An arsonist set fire to a London warehouse holding relief aid bound for Ukraine, March 21. The man charged with the crime was accused of acting on behalf of Russia’s Wagner Group. Photo: London Fire Brigade
The U.K. has also introduced national-security legislation in response to the threat of hostile criminal activity, such as sabotage, espionage and assassination. Earlier this year, a British man was charged under the act for an arson attack against an east London warehouse linked to a Ukrainian businessman organizing aid for Kyiv. Prosecutors accused the man, Dylan Earl, of acting on behalf of Russia’s Wagner Group.

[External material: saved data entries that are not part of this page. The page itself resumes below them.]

File: src/rtl/ram_access_master.sv
// Ram bus initiator: takes one load/store at a time from the memory stage, issues a single-cycle
// Ram request, waits for the matching ready (or timeout) and returns a one-cycle response.
module ram_access_master #(
  parameter int unsigned ADDR_W  = 64,
  parameter int unsigned DATA_W  = 64,
  parameter int unsigned TIMEOUT = 255
) (
  input  logic              aclk_i,
  input  logic              areset_i,
  input  logic              req_valid_i,
  output logic              req_ready_o,
  input  logic              req_write_i,
  input  logic [ADDR_W-1:0] req_addr_i,
  input  logic [DATA_W-1:0] req_wdata_i,
  input  logic [1:0]        req_size_i,
  input  logic              req_signed_i,
  output logic              rsp_valid_o,
  output logic              rsp_err_o,
  output logic [DATA_W-1:0] rsp_rdata_o,
  output logic [ADDR_W-1:0] ram_write_addr_o,
  output logic [DATA_W-1:0] ram_write_data_o,
  output logic [3:0]        ram_write_strb_o,
  output logic [ADDR_W-1:0] ram_read_addr_o,
  input  logic [DATA_W-1:0] ram_read_data_i,
  input  logic              ram_read_ready_i,
  input  logic              ram_write_ready_i
);

  typedef enum logic [2:0] {
    StIdle,
    StIssueRd,
    StIssueWr,
    StWaitRd,
    StWaitWr,
    StResp
  } state_e;

  state_e state_q, state_d;

  logic [15:0]       cnt_q, cnt_d;
  logic [ADDR_W-1:0] addr_q, addr_d;
  logic [DATA_W-1:0] wdata_q, wdata_d;
  logic [1:0]        size_q, size_d;
  logic              signed_q, signed_d;

  logic [ADDR_W-1:0] ram_read_addr_d, ram_write_addr_d;
  logic [DATA_W-1:0] ram_write_data_d, rsp_rdata_d;
  logic [3:0]        ram_write_strb_d;
  logic              rsp_valid_d, rsp_err_d;
  logic              timeout_hit;

  function automatic logic [DATA_W-1:0] size_mask(input logic [1:0] sz);
    logic [DATA_W-1:0] m;
    case (sz)
      2'd0:    m = {{(DATA_W-8){1'b0}}, 8'hFF};
      2'd1:    m = {{(DATA_W-16){1'b0}}, 16'hFFFF};
      2'd2:    m = {{(DATA_W-32){1'b0}}, 32'hFFFF_FFFF};
      default: m = '1;
    endcase
    return m;
  endfunction

  function automatic logic [DATA_W-1:0] load_extend(input logic [DATA_W-1:0] raw,
                                                    input logic [1:0] sz, input logic sgn);
    logic [DATA_W-1:0] m;
    logic              sign_bit;
    m = size_mask(sz);
    case (sz)
      2'd0:    sign_bit = raw[7];
      2'd1:    sign_bit = raw[15];
      2'd2:    sign_bit = raw[31];
      default: sign_bit = 1'b0;
    endcase
    sign_bit = sign_bit & sgn;
    return (raw & m) | ({DATA_W{sign_bit}} & ~m);
  endfunction

  // The count reaching TIMEOUT this cycle ends the wait unless the matching ready is also here.
  assign timeout_hit = ({1'b0, cnt_q} + 17'd1) == 17'(TIMEOUT);

  always_ff @(posedge aclk_i or posedge areset_i) begin
    if (areset_i) begin
      state_q  <= StIdle;
      cnt_q    <= '0;
      addr_q   <= '0;
      wdata_q  <= '0;
      size_q   <= '0;
      signed_q <= 1'b0;
    end else begin
      state_q  <= state_d;
      cnt_q    <= cnt_d;
      addr_q   <= addr_d;
      wdata_q  <= wdata_d;
      size_q   <= size_d;
      signed_q <= signed_d;
    end
  end

  always_comb begin
    state_d  = state_q;
    cnt_d    = cnt_q;
    addr_d   = addr_q;
    wdata_d  = wdata_q;
    size_d   = size_q;
    signed_d = signed_q;
    unique case (state_q)
      StIdle: begin
        if (req_valid_i) begin
          addr_d   = req_addr_i;
          wdata_d  = req_wdata_i;
          size_d   = req_size_i;
          signed_d = req_signed_i;
          if (req_addr_i == '0) begin
            state_d = StResp;
          end else begin
            state_d = req_write_i ? StIssueWr : StIssueRd;
          end
        end
      end
      StIssueRd: state_d = StWaitRd;
      StIssueWr: state_d = StWaitWr;
      StWaitRd: begin
        cnt_d = cnt_q + 16'd1;
        if (ram_read_ready_i || timeout_hit) begin
          state_d = StResp;
          cnt_d   = '0;
        end
      end
      StWaitWr: begin
        cnt_d = cnt_q + 16'd1;
        if (ram_write_ready_i || timeout_hit) begin
          state_d = StResp;
          cnt_d   = '0;
        end
      end
      StResp:   state_d = StIdle;
      default:  state_d = StIdle;
    endcase
  end

  // Outputs are registered, so they are decoded from the state being entered.
  always_comb begin
    ram_read_addr_d  = '0;
    ram_write_addr_d = '0;
    ram_write_data_d = '0;
    ram_write_strb_d = '0;
    rsp_valid_d      = 1'b0;
    rsp_err_d        = 1'b0;
    rsp_rdata_d      = '0;
    unique case (state_d)
      StIssueRd: ram_read_addr_d = addr_d;
      StIssueWr: begin
        ram_write_addr_d = addr_d;
        ram_write_strb_d = 4'b0001 << size_d;
        ram_write_data_d = wdata_d & size_mask(size_d);
      end
      StResp: begin
        rsp_valid_d = 1'b1;
        if (state_q == StWaitRd && ram_read_ready_i) begin
          rsp_rdata_d = load_extend(ram_read_data_i, size_q, signed_q);
        end else if (!(state_q == StWaitWr && ram_write_ready_i)) begin
          rsp_err_d = 1'b1;
        end
      end
      default: ;
    endcase
  end

  always_ff @(posedge aclk_i or posedge areset_i) begin
    if (areset_i) begin
      ram_read_addr_o  <= '0;
      ram_write_addr_o <= '0;
      ram_write_data_o <= '0;
      ram_write_strb_o <= '0;
      rsp_valid_o      <= 1'b0;
      rsp_err_o        <= 1'b0;
      rsp_rdata_o      <= '0;
    end else begin
      ram_read_addr_o  <= ram_read_addr_d;
      ram_write_addr_o <= ram_write_addr_d;
      ram_write_data_o <= ram_write_data_d;
      ram_write_strb_o <= ram_write_strb_d;
      rsp_valid_o      <= rsp_valid_d;
      rsp_err_o        <= rsp_err_d;
      rsp_rdata_o      <= rsp_rdata_d;
    end
  end

  assign req_ready_o = (state_q == StIdle);

endmodule
==> src/rtl/seq_det_pkg.sv <==
// Shared types and defaults for the frame scheduler and its serial pattern detector.
package seq_det_pkg;

  typedef enum logic [1:0] {
    ST_IDLE  = 2'd0,
    ST_SHIFT = 2'd1,
    ST_DRAIN = 2'd2,
    ST_DONE  = 2'd3
  } state_t;

  localparam int         DEF_PAT_W   = 3;
  localparam logic [2:0] DEF_PATTERN = 3'b101;

  // Width able to hold the largest possible non-overlapping match count in one frame.
  function automatic int cnt_width(input int frame_len, input int pat_w);
    return $clog2(frame_len / pat_w + 1);
  endfunction

endpackage

==> src/rtl/nonoverlap_pat_det.sv <==
// Serial non-overlapping pattern detector; match pulse is registered one cycle after the completing bit.
module nonoverlap_pat_det
  import seq_det_pkg::*;
#(
  parameter int               PAT_W   = DEF_PAT_W,
  parameter logic [PAT_W-1:0] PATTERN = DEF_PATTERN
) (
  input  logic clk,
  input  logic rst,
  input  logic clr,
  input  logic en,
  input  logic serin,
  output logic det_out
);

  localparam int FILL_W = $clog2(PAT_W + 1);

  logic [PAT_W-1:0]  hist_q, hist_d;
  logic [FILL_W-1:0] fill_q, fill_d;
  logic              det_q, det_d;

  always_comb begin
    hist_d = hist_q;
    fill_d = fill_q;
    det_d  = 1'b0;
    if (clr) begin
      hist_d = '0;
      fill_d = '0;
    end else if (en) begin
      hist_d = {hist_q[PAT_W-2:0], serin};
      fill_d = (fill_q == FILL_W'(PAT_W)) ? fill_q : fill_q + 1'b1;
      // Emptying the fill count after a hit stops the next match reusing these bits.
      if (fill_d == FILL_W'(PAT_W) && hist_d == PATTERN) begin
        det_d  = 1'b1;
        fill_d = '0;
      end
    end
  end

  always_ff @(posedge clk) begin
    if (rst) begin
      hist_q <= '0;
      fill_q <= '0;
      det_q  <= 1'b0;
    end else begin
      hist_q <= hist_d;
      fill_q <= fill_d;
      det_q  <= det_d;
    end
  end

  assign det_out = det_q;

endmodule

==> src/rtl/seq_det_frame_scheduler.sv <==
// Round-robin scheduler feeding one channel's latched frame at a time, MSB-first, into a shared detector.
// state | meaning
// IDLE  | waiting for any request; arbitrates and latches the winner's frame
// SHIFT | presenting FRAME_LEN frame bits to the detector
// DRAIN | catching the detector pulse from the final bit
// DONE  | result presented on done/done_ch/match_cnt
module seq_det_frame_scheduler
  import seq_det_pkg::*;
#(
  parameter int               NCH       = 4,
  parameter int               FRAME_LEN = 8,
  parameter int               PAT_W     = DEF_PAT_W,
  parameter logic [PAT_W-1:0] PATTERN   = DEF_PATTERN,
  localparam int              CH_W      = $clog2(NCH),
  localparam int              CNT_W     = cnt_width(FRAME_LEN, PAT_W)
) (
  input  logic                     clk,
  input  logic                     rst,
  input  logic [NCH-1:0]           req,
  input  logic [NCH*FRAME_LEN-1:0] frame_in,
  output logic [NCH-1:0]           ack,
  output logic                     busy,
  output logic [CH_W-1:0]          gnt_ch,
  output logic                     ser_out,
  output logic                     det_out,
  output logic                     done,
  output logic [CH_W-1:0]          done_ch,
  output logic [CNT_W-1:0]         match_cnt
);

  localparam int BC_W = $clog2(FRAME_LEN);

  state_t                 state_q, state_d;
  logic [FRAME_LEN-1:0]   sr_q, sr_d;
  logic [BC_W-1:0]        bit_cnt_q, bit_cnt_d;
  logic [CNT_W-1:0]       run_q, run_d;
  logic [CH_W-1:0]        last_q, last_d;
  logic [CH_W-1:0]        gnt_q, gnt_d;
  logic [NCH-1:0]         ack_q, ack_d;
  logic                   done_q, done_d;
  logic [CH_W-1:0]        done_ch_q, done_ch_d;
  logic [CNT_W-1:0]       match_q, match_d;
  logic                   det_clr, det_en;
  logic [CH_W-1:0]        winner;

  // First set request strictly after prev_ch, wrapping; only meaningful when any request is set.
  function automatic logic [CH_W-1:0] rr_pick(input logic [NCH-1:0] reqs,
                                              input logic [CH_W-1:0] prev_ch);
    logic [CH_W-1:0] pick;
    logic            found;
    int              idx;
    pick  = '0;
    found = 1'b0;
    for (int i = 1; i <= NCH; i++) begin
      idx = (int'(prev_ch) + i) % NCH;
      if (reqs[idx] && !found) begin
        pick  = CH_W'(idx);
        found = 1'b1;
      end
    end
    return pick;
  endfunction

  assign winner = rr_pick(req, last_q);

  always_comb begin
    state_d   = state_q;
    sr_d      = sr_q;
    bit_cnt_d = bit_cnt_q;
    run_d     = run_q;
    last_d    = last_q;
    gnt_d     = gnt_q;
    ack_d     = '0;
    done_d    = 1'b0;
    done_ch_d = done_ch_q;
    match_d   = match_q;
    det_clr   = 1'b0;
    det_en    = 1'b0;

    if (det_out && (state_q == ST_SHIFT || state_q == ST_DRAIN) && run_q != '1)
      run_d = run_q + 1'b1;

    case (state_q)
      ST_IDLE: begin
        if (|req) begin
          state_d   = ST_SHIFT;
          sr_d      = frame_in[winner*FRAME_LEN +: FRAME_LEN];
          gnt_d     = winner;
          last_d    = winner;
          ack_d     = NCH'(1) << winner;
          bit_cnt_d = '0;
          run_d     = '0;
          det_clr   = 1'b1;
        end
      end
      ST_SHIFT: begin
        det_en    = 1'b1;
        sr_d      = {sr_q[FRAME_LEN-2:0], 1'b0};
        bit_cnt_d = bit_cnt_q + 1'b1;
        if (bit_cnt_q == BC_W'(FRAME_LEN - 1))
          state_d = ST_DRAIN;
      end
      ST_DRAIN: begin
        state_d   = ST_DONE;
        done_d    = 1'b1;
        done_ch_d = gnt_q;
        match_d   = run_d;
      end
      ST_DONE: state_d = ST_IDLE;
      default: state_d = ST_IDLE;
    endcase
  end

  always_ff @(posedge clk) begin
    if (rst) begin
      state_q   <= ST_IDLE;
      sr_q      <= '0;
      bit_cnt_q <= '0;
      run_q     <= '0;
      last_q    <= CH_W'(NCH - 1);
      gnt_q     <= '0;
      ack_q     <= '0;
      done_q    <= 1'b0;
      done_ch_q <= '0;
      match_q   <= '0;
    end else begin
      state_q   <= state_d;
      sr_q      <= sr_d;
      bit_cnt_q <= bit_cnt_d;
      run_q     <= run_d;
      last_q    <= last_d;
      gnt_q     <= gnt_d;
      ack_q     <= ack_d;
      done_q    <= done_d;
      done_ch_q <= done_ch_d;
      match_q   <= match_d;
    end
  end

  nonoverlap_pat_det #(
    .PAT_W   (PAT_W),
    .PATTERN (PATTERN)
  ) u_det (
    .clk     (clk),
    .rst     (rst),
    .clr     (det_clr),
    .en      (det_en),
    .serin   (ser_out),
    .det_out (det_out)
  );

  assign ack       = ack_q;
  assign busy      = (state_q != ST_IDLE);
  assign gnt_ch    = gnt_q;
  assign ser_out   = (state_q == ST_SHIFT) & sr_q[FRAME_LEN-1];
  assign done      = done_q;
  assign done_ch   = done_ch_q;
  assign match_cnt = match_q;

endmodule
## src/rtl/lif_pkg.sv

```systemverilog
// Shared types and defaults for the LIF parameter transmitter.
// No logic of its own; no latency; no backpressure.
// Parity helper is used only when LIF_PARAM_TX_PARITY_EN is defined.
package lif_pkg;

    typedef enum logic [1:0] {
        IDLE     = 2'd0,
        SHIFT    = 2'd1,
        WAIT_ACK = 2'd2
    } lif_tx_state_t;

    localparam int LIF_NUM_PARAMS_DEF  = 4;
    localparam int LIF_PARAM_W_DEF     = 8;
    localparam int LIF_ACK_TIMEOUT_DEF = 255;

    // Callers zero-extend narrower words; zeros do not change even parity.
    function automatic logic lif_even_parity(input logic [63:0] word);
        return ^word;
    endfunction

endpackage

```

## src/rtl/lif_ack_timer.sv

```systemverilog
// Acknowledge timeout counter: counts enabled cycles, saturates, clears while clear=1.
// expired is combinational off the count: high on the enabled cycle that reaches ACK_TIMEOUT.
// No backpressure; enable freezes the count when low.
module lif_ack_timer #(
    parameter int ACK_TIMEOUT = 255
) (
    input  logic clk,
    input  logic rst_n,
    input  logic clear,
    input  logic enable,
    output logic expired
);

    localparam int TMR_W = $clog2(ACK_TIMEOUT + 1);
    localparam logic [TMR_W-1:0] CNT_MAX  = TMR_W'(ACK_TIMEOUT);
    localparam logic [TMR_W-1:0] CNT_LAST = TMR_W'(ACK_TIMEOUT - 1);

    logic [TMR_W-1:0] cnt_q;
    logic [TMR_W-1:0] cnt_d;

    always_comb begin
        cnt_d = cnt_q;
        if (clear) begin
            cnt_d = '0;
        end else if (enable && (cnt_q != CNT_MAX)) begin
            cnt_d = cnt_q + 1'b1;
        end
    end

    assign expired = enable && !clear && (cnt_q == CNT_LAST);

    always_ff @(posedge clk) begin
        if (!rst_n) begin
            cnt_q <= '0;
        end else begin
            cnt_q <= cnt_d;
        end
    end

endmodule

```

## src/rtl/lif_param_tx.sv

```systemverilog
// Bit-serial parameter loader for the LIF core; LIF_PARAM_TX_PARITY_EN adds a parity bit per word.
// First bit on serial_data the cycle after accept; done/timeout_err one cycle after ack/expiry.
// param_ready low while busy; ena low freezes all state.
module lif_param_tx
    import lif_pkg::*;
#(
    parameter int NUM_PARAMS  = LIF_NUM_PARAMS_DEF,
    parameter int PARAM_W     = LIF_PARAM_W_DEF,
    parameter int ACK_TIMEOUT = LIF_ACK_TIMEOUT_DEF
) (
    input  logic                          clk,
    input  logic                          rst_n,
    input  logic                          ena,
    input  logic [NUM_PARAMS*PARAM_W-1:0] param_data,
    input  logic                          param_valid,
    output logic                          param_ready,
    output logic                          load_mode,
    output logic                          serial_data,
    input  logic                          params_ready,
    output logic                          busy,
    output logic                          done,
    output logic                          timeout_err
);

`ifdef LIF_PARAM_TX_PARITY_EN
    localparam int WORD_BITS = PARAM_W + 1;
`else
    localparam int WORD_BITS = PARAM_W;
`endif
    localparam int TOTAL_BITS = NUM_PARAMS * WORD_BITS;
    localparam int BIT_CNT_W  = $clog2(TOTAL_BITS);
    localparam logic [BIT_CNT_W-1:0] LAST_BIT = BIT_CNT_W'(TOTAL_BITS - 1);

    lif_tx_state_t          state_q, state_d;
    logic [TOTAL_BITS-1:0]  shreg_q, shreg_d;
    logic [BIT_CNT_W-1:0]   bit_cnt_q, bit_cnt_d;
    logic                   param_ready_q, param_ready_d;
    logic                   load_mode_q, load_mode_d;
    logic                   serial_data_q, serial_data_d;
    logic                   busy_q, busy_d;
    logic                   done_q, done_d;
    logic                   timeout_err_q, timeout_err_d;

    logic [TOTAL_BITS-1:0]  stream;
    logic                   ack_expired;

    // Word 0 lands in the top slot so a left shift emits word 0 MSB first.
    for (genvar i = 0; i < NUM_PARAMS; i++) begin : g_word
        localparam int HI = TOTAL_BITS - 1 - i * WORD_BITS;
`ifdef LIF_PARAM_TX_PARITY_EN
        assign stream[HI -: WORD_BITS] = {param_data[i*PARAM_W +: PARAM_W],
                                          lif_even_parity(64'(param_data[i*PARAM_W +: PARAM_W]))};
`else
        assign stream[HI -: WORD_BITS] = param_data[i*PARAM_W +: PARAM_W];
`endif
    end

    lif_ack_timer #(
        .ACK_TIMEOUT (ACK_TIMEOUT)
    ) u_ack_timer (
        .clk     (clk),
        .rst_n   (rst_n),
        .clear   (state_q != WAIT_ACK),
        .enable  (ena && (state_q == WAIT_ACK)),
        .expired (ack_expired)
    );

    always_comb begin
        state_d       = state_q;
        shreg_d       = shreg_q;
        bit_cnt_d     = bit_cnt_q;
        load_mode_d   = load_mode_q;
        serial_data_d = serial_data_q;
        done_d        = 1'b0;
        timeout_err_d = timeout_err_q;

        case (state_q)
            IDLE: begin
                if (ena && param_valid && param_ready_q) begin
                    state_d       = SHIFT;
                    shreg_d       = stream;
                    bit_cnt_d     = '0;
                    timeout_err_d = 1'b0;
                    load_mode_d   = 1'b1;
                    serial_data_d = stream[TOTAL_BITS-1];
                end
            end
            SHIFT: begin
                if (ena) begin
                    if (bit_cnt_q == LAST_BIT) begin
                        state_d       = WAIT_ACK;
                        load_mode_d   = 1'b0;
                        serial_data_d = 1'b0;
                    end else begin
                        bit_cnt_d     = bit_cnt_q + 1'b1;
                        shreg_d       = {shreg_q[TOTAL_BITS-2:0], 1'b0};
                        serial_data_d = shreg_q[TOTAL_BITS-2];
                    end
                end
            end
            WAIT_ACK: begin
                // Acknowledge is checked first so it wins a same-cycle timeout.
                if (ena) begin
                    if (params_ready) begin
                        done_d  = 1'b1;
                        state_d = IDLE;
                    end else if (ack_expired) begin
                        timeout_err_d = 1'b1;
                        state_d       = IDLE;
                    end
                end
            end
            default: begin
                state_d       = IDLE;
                load_mode_d   = 1'b0;
                serial_data_d = 1'b0;
            end
        endcase

        param_ready_d = (state_d == IDLE);
        busy_d        = (state_d != IDLE);
    end

    always_ff @(posedge clk) begin
        if (!rst_n) begin
            state_q       <= IDLE;
            shreg_q       <= '0;
            bit_cnt_q     <= '0;
            param_ready_q <= 1'b0;
            load_mode_q   <= 1'b0;
            serial_data_q <= 1'b0;
            busy_q        <= 1'b0;
            done_q        <= 1'b0;
            timeout_err_q <= 1'b0;
        end else begin
            state_q       <= state_d;
            shreg_q       <= shreg_d;
            bit_cnt_q     <= bit_cnt_d;
            param_ready_q <= param_ready_d;
            load_mode_q   <= load_mode_d;
            serial_data_q <= serial_data_d;
            busy_q        <= busy_d;
            done_q        <= done_d;
            timeout_err_q <= timeout_err_d;
        end
    end

    assign param_ready = param_ready_q;
    assign load_mode   = load_mode_q;
    assign serial_data = serial_data_q;
    assign busy        = busy_q;
    assign done        = done_q;
    assign timeout_err = timeout_err_q;

endmodule

```
[src/rtl/sync_fifo.sv]
// Small synchronous FIFO with flush, registered storage and a head-of-queue read port.
// A push when full is accepted only if a pop happens in the same cycle.
module sync_fifo #(
   parameter int WIDTH = 8,
   parameter int DEPTH = 2,
   localparam int CNT_W = $clog2(DEPTH + 1),
   localparam int PTR_W = (DEPTH > 1) ? $clog2(DEPTH) : 1
) (
   input  logic             clk,
   input  logic             rst_n,
   input  logic             flush,
   input  logic             push,
   input  logic [WIDTH-1:0] push_data,
   input  logic             pop,
   output logic [WIDTH-1:0] head_data,
   output logic [CNT_W-1:0] count,
   output logic             full,
   output logic             empty
);

   logic [WIDTH-1:0] mem [DEPTH];
   logic [PTR_W-1:0] wr_ptr;
   logic [PTR_W-1:0] rd_ptr;
   logic             do_push;
   logic             do_pop;

   function automatic logic [PTR_W-1:0] ptr_inc(input logic [PTR_W-1:0] p);
      return (p == PTR_W'(DEPTH - 1)) ? '0 : p + PTR_W'(1);
   endfunction

   assign empty     = (count == '0);
   assign full      = (count == CNT_W'(DEPTH));
   assign do_pop    = pop & ~empty;
   assign do_push   = push & (~full | do_pop);
   assign head_data = mem[rd_ptr];

   // Flush wins over a same-cycle push or pop.
   always_ff @(posedge clk or negedge rst_n) begin
      if (!rst_n) begin
         wr_ptr <= '0;
         rd_ptr <= '0;
         count  <= '0;
         for (int i = 0; i < DEPTH; i++) mem[i] <= '0;
      end else if (flush) begin
         wr_ptr <= '0;
         rd_ptr <= '0;
         count  <= '0;
      end else begin
         if (do_push) begin
            mem[wr_ptr] <= push_data;
            wr_ptr      <= ptr_inc(wr_ptr);
         end
         if (do_pop) rd_ptr <= ptr_inc(rd_ptr);
         case ({do_push, do_pop})
            2'b10:   count <= count + CNT_W'(1);
            2'b01:   count <= count - CNT_W'(1);
            default: ;
         endcase
      end
   end

endmodule

[src/rtl/ifetch_ctrl.sv]
// Instruction-fetch control: credit-limited in-order imem requests, PC queue for
// in-flight fetches, instruction buffer for decode, and pc_next back to pc_reg.
module ifetch_ctrl
   import my_pkg::*;
#(
   parameter int ADDR_WIDTH = my_pkg::ADDR_WIDTH,
   parameter int DATA_WIDTH = my_pkg::DATA_WIDTH,
   parameter int FIFO_DEPTH = 2,
   parameter logic [ADDR_WIDTH-1:0] RESET_PC = my_pkg::RESET_PC
) (
   input  logic                  clk,
   input  logic                  rst_n,
   input  logic [ADDR_WIDTH-1:0] pc_current,
   output logic [ADDR_WIDTH-1:0] pc_next,
   input  logic                  redirect_valid,
   input  logic [ADDR_WIDTH-1:0] redirect_pc,
   output logic                  imem_req_valid,
   input  logic                  imem_req_ready,
   output logic [ADDR_WIDTH-1:0] imem_req_addr,
   input  logic                  imem_rsp_valid,
   input  logic [DATA_WIDTH-1:0] imem_rsp_data,
   output logic                  if_valid,
   input  logic                  if_ready,
   output logic [ADDR_WIDTH-1:0] if_pc,
   output logic [DATA_WIDTH-1:0] if_instr
);

   localparam int CNT_W = $clog2(FIFO_DEPTH + 1);

   // Handshakes: a transfer happens on a cycle where valid & ready are both high;
   // a raised valid holds its payload until accepted (a redirect may withdraw a
   // request). The response channel has no ready: credit guarantees it a slot.

   logic [CNT_W-1:0]      outstanding;
   logic [CNT_W-1:0]      fifo_count;
   logic [CNT_W-1:0]      drop_cnt;
   logic                  credit_ok;
   logic                  req_fire;
   logic                  rsp_drop;
   logic                  rsp_keep;
   logic                  if_pop;
   logic [ADDR_WIDTH-1:0] rsp_pc;
   logic                  pcq_full;
   logic                  pcq_empty;
   logic                  ififo_full;
   logic                  ififo_empty;
   fetch_entry_t          rsp_entry;
   fetch_entry_t          head_entry;

   assign credit_ok = ({1'b0, outstanding} + {1'b0, fifo_count}) < (CNT_W + 1)'(FIFO_DEPTH);

   assign imem_req_valid = rst_n & credit_ok & ~redirect_valid;
   assign imem_req_addr  = pc_current;
   assign req_fire       = imem_req_valid & imem_req_ready;

   // Responses are discarded while older-path fetches drain, and always on a redirect cycle.
   assign rsp_drop  = imem_rsp_valid & (redirect_valid | (drop_cnt != '0));
   assign rsp_keep  = imem_rsp_valid & ~rsp_drop;
   assign rsp_entry = '{pc: rsp_pc, instr: imem_rsp_data};

   assign if_valid = ~ififo_empty;
   assign if_pc    = head_entry.pc;
   assign if_instr = head_entry.instr;
   assign if_pop   = if_valid & if_ready & ~redirect_valid;

   // Occupancy of the PC queue is exactly the number of outstanding requests.
   sync_fifo #(
      .WIDTH (ADDR_WIDTH),
      .DEPTH (FIFO_DEPTH)
   ) u_pc_queue (
      .clk       (clk),
      .rst_n     (rst_n),
      .flush     (1'b0),
      .push      (req_fire),
      .push_data (pc_current),
      .pop       (imem_rsp_valid),
      .head_data (rsp_pc),
      .count     (outstanding),
      .full      (pcq_full),
      .empty     (pcq_empty)
   );

   sync_fifo #(
      .WIDTH ($bits(fetch_entry_t)),
      .DEPTH (FIFO_DEPTH)
   ) u_instr_fifo (
      .clk       (clk),
      .rst_n     (rst_n),
      .flush     (redirect_valid),
      .push      (rsp_keep),
      .push_data (rsp_entry),
      .pop       (if_pop),
      .head_data (head_entry),
      .count     (fifo_count),
      .full      (ififo_full),
      .empty     (ififo_empty)
   );

   // outstanding already counts fetches still to be dropped, so it replaces drop_cnt.
   always_ff @(posedge clk or negedge rst_n) begin
      if (!rst_n) begin
         drop_cnt <= '0;
      end else if (redirect_valid) begin
         drop_cnt <= outstanding - CNT_W'(imem_rsp_valid);
      end else if (imem_rsp_valid && (drop_cnt != '0)) begin
         drop_cnt <= drop_cnt - CNT_W'(1);
      end
   end

   always_comb begin
      pc_next = pc_current;
      if (rst_n) begin
         if (redirect_valid) begin
            pc_next = {redirect_pc[ADDR_WIDTH-1:2], 2'b00};
         end else if (req_fire) begin
            pc_next = pc_current + ADDR_WIDTH'(INSTR_BYTES);
         end
      end
   end

   a_rsp_has_req: assert property (@(posedge clk) disable iff (!rst_n)
      imem_rsp_valid |-> !pcq_empty);
   a_pcq_room: assert property (@(posedge clk) disable iff (!rst_n)
      req_fire |-> !pcq_full);
   a_fifo_room: assert property (@(posedge clk) disable iff (!rst_n)
      rsp_keep |-> (!ififo_full || if_pop));
   a_req_hold: assert property (@(posedge clk) disable iff (!rst_n)
      (imem_req_valid && !imem_req_ready) |=> (imem_req_valid || redirect_valid));
   a_reset_pc: assert property (@(posedge clk)
      $rose(rst_n) |-> (pc_current == RESET_PC));

endmodule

China, Russia and Iran all use criminal groups to surveil and sometimes kidnap or attack dissidents abroad. Even friendlier nations have used such tactics on Western soil. Canada has accused Indian government officials of hiring gang members working for kingpin Lawrence Bishnoi to commit murder in Canada. Bishnoi, who is imprisoned in India, is so notorious in his homeland that he has become an object of pop culture fascination; he is the subject of a forthcoming web series, “Lawrence—A Gangster Story.”
Earlier this year, Indian citizens living in Canada on student visas were charged with the 2023 murder of Sikh activist Hardeep Singh Nijjar. Canada’s allegation that they were working for the Indian government sparked a diplomatic brawl, with both countries expelling each other’s diplomats. Last month, U.S. federal prosecutors charged an Indian intelligence official with plotting to recruit a criminal to kill another Sikh activist on American soil.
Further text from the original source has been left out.